### Exercise details:
Tally the lines of the listing that contain the word "flip", then give the total and nothing else.

-- Dataset extract follows --

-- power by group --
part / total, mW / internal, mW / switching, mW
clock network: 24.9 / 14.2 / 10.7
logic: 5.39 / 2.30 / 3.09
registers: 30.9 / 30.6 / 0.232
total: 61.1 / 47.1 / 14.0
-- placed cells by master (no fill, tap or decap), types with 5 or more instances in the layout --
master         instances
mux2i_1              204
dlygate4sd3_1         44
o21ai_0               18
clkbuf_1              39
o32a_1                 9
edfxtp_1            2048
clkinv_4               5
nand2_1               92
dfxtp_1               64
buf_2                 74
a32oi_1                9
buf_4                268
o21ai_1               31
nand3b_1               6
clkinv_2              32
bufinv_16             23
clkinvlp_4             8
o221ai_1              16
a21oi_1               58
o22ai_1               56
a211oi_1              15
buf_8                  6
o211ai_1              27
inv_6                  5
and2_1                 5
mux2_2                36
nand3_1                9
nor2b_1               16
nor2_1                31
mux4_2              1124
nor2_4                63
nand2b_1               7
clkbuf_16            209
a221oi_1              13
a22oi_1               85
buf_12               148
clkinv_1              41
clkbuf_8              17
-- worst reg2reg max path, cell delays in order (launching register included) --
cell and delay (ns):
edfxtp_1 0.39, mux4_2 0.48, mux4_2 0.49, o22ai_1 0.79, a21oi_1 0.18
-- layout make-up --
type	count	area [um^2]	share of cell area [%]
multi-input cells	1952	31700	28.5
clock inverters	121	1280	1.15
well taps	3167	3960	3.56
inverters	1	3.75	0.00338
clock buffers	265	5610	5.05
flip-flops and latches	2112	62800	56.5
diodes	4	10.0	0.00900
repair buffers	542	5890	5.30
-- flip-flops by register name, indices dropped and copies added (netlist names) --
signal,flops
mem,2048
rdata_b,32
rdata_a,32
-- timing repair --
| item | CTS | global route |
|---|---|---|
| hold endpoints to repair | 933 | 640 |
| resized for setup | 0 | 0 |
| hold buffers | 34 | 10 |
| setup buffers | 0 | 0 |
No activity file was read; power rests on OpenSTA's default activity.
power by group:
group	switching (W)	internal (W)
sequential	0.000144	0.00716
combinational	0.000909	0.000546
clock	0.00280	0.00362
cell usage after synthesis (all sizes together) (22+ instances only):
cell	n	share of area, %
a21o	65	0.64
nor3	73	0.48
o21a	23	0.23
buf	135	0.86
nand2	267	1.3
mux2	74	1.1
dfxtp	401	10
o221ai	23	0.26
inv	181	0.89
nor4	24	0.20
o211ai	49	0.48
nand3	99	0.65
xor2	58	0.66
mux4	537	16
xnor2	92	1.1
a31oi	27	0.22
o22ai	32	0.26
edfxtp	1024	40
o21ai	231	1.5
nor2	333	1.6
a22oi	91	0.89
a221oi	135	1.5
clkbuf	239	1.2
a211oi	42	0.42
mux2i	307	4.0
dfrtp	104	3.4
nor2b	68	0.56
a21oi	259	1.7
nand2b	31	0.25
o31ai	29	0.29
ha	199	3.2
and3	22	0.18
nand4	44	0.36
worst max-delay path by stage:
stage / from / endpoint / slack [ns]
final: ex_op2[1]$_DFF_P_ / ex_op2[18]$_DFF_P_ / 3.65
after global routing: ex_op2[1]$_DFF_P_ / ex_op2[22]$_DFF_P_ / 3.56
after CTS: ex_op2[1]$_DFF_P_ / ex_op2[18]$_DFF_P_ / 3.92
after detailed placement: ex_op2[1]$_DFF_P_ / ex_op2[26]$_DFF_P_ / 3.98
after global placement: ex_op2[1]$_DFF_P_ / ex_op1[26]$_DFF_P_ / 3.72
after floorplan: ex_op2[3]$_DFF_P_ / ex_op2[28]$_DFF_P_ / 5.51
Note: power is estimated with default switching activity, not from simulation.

-- Dataset extract concluded --
-- Dataset extract follows --

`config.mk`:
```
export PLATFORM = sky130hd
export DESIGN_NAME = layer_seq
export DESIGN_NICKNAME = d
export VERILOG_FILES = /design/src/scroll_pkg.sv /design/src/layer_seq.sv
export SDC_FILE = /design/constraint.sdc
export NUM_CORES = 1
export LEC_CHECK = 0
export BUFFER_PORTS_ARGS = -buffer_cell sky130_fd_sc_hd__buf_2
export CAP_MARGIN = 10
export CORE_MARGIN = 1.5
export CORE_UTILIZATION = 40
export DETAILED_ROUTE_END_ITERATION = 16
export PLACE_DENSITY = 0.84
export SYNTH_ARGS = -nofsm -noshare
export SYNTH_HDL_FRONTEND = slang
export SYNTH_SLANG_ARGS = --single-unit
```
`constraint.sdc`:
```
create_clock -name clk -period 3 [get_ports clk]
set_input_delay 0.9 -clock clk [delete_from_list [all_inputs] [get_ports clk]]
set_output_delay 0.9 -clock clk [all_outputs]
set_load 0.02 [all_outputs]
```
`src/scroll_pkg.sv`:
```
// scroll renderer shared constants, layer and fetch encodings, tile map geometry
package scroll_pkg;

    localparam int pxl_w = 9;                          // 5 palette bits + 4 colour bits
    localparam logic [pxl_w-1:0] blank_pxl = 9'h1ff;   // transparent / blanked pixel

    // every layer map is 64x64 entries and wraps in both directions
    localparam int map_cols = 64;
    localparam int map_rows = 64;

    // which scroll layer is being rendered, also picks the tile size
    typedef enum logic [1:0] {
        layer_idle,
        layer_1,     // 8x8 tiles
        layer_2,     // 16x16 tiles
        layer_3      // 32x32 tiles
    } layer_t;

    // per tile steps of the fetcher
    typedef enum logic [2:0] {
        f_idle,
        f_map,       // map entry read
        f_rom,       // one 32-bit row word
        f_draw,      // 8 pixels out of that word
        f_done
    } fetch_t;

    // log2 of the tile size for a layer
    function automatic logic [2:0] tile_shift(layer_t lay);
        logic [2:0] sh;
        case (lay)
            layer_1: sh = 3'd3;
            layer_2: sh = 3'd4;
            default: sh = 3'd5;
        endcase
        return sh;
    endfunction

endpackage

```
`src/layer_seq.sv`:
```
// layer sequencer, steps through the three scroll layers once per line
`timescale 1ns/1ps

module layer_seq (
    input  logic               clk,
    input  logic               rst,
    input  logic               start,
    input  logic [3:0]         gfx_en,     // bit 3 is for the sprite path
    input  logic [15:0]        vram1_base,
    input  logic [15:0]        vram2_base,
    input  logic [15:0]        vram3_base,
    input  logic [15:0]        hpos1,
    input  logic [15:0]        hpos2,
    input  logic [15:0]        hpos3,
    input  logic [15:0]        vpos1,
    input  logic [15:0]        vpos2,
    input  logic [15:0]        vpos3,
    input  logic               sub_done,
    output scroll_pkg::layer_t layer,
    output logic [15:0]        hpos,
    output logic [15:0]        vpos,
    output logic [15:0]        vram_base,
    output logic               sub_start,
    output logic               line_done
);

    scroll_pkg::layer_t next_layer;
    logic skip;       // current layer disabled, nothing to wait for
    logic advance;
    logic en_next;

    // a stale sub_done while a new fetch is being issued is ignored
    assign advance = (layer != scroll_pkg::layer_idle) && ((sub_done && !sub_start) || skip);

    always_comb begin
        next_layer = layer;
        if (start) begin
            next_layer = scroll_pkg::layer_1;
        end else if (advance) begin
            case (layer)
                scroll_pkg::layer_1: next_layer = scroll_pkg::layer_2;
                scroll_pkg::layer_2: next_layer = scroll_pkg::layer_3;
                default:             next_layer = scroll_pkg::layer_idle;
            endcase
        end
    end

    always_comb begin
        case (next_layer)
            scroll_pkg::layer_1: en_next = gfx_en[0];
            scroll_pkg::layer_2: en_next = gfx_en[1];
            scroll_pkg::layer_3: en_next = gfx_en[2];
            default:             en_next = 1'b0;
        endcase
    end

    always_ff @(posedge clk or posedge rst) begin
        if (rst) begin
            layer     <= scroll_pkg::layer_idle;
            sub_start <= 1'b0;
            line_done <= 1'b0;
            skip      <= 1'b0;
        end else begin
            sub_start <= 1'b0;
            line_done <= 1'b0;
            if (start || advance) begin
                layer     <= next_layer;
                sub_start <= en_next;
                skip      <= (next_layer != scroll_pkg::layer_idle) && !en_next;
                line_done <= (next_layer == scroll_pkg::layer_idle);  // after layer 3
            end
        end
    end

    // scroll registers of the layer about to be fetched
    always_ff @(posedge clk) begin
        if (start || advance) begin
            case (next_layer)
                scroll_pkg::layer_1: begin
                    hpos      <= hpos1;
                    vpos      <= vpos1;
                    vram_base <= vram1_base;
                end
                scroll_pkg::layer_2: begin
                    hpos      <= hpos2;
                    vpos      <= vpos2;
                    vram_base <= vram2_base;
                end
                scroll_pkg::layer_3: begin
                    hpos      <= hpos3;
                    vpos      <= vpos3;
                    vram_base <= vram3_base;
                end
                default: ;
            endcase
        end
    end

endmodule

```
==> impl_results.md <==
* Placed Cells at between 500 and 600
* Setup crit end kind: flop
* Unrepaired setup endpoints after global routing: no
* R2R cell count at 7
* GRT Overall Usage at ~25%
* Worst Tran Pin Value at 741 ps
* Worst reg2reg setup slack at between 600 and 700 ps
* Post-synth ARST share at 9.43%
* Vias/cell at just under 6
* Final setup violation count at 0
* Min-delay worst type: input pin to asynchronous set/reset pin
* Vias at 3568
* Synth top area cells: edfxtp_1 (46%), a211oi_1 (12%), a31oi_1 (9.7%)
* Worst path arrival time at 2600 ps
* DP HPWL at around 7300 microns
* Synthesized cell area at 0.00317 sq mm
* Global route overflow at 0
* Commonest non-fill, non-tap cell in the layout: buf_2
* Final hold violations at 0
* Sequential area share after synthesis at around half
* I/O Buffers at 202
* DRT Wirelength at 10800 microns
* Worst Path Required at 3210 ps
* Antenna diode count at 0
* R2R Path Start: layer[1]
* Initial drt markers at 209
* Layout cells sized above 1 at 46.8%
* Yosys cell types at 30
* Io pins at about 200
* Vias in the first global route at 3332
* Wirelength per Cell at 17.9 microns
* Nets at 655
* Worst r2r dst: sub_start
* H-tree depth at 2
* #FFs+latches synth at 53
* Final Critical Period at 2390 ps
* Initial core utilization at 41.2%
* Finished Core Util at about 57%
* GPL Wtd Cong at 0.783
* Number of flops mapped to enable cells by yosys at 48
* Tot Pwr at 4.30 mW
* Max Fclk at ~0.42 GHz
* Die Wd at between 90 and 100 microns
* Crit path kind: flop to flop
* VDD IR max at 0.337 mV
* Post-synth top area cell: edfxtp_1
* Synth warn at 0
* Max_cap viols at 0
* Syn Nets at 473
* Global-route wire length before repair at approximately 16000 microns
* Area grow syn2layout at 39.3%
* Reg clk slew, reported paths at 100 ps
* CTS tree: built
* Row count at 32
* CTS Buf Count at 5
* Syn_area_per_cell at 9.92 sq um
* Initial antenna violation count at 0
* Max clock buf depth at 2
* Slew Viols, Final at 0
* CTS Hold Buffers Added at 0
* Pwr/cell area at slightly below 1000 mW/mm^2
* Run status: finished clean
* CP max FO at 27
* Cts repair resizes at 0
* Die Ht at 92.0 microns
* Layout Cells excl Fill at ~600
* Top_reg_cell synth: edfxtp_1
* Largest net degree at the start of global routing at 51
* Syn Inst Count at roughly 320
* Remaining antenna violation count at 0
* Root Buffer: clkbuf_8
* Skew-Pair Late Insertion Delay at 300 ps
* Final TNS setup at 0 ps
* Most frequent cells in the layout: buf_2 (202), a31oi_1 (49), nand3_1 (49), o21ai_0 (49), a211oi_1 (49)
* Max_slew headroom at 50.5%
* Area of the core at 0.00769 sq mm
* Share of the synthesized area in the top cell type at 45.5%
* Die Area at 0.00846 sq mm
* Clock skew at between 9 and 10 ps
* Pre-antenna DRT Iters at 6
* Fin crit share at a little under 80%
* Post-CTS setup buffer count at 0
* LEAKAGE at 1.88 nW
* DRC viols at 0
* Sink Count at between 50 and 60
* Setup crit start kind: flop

-- Dataset extract concluded --

### Response to this task:
2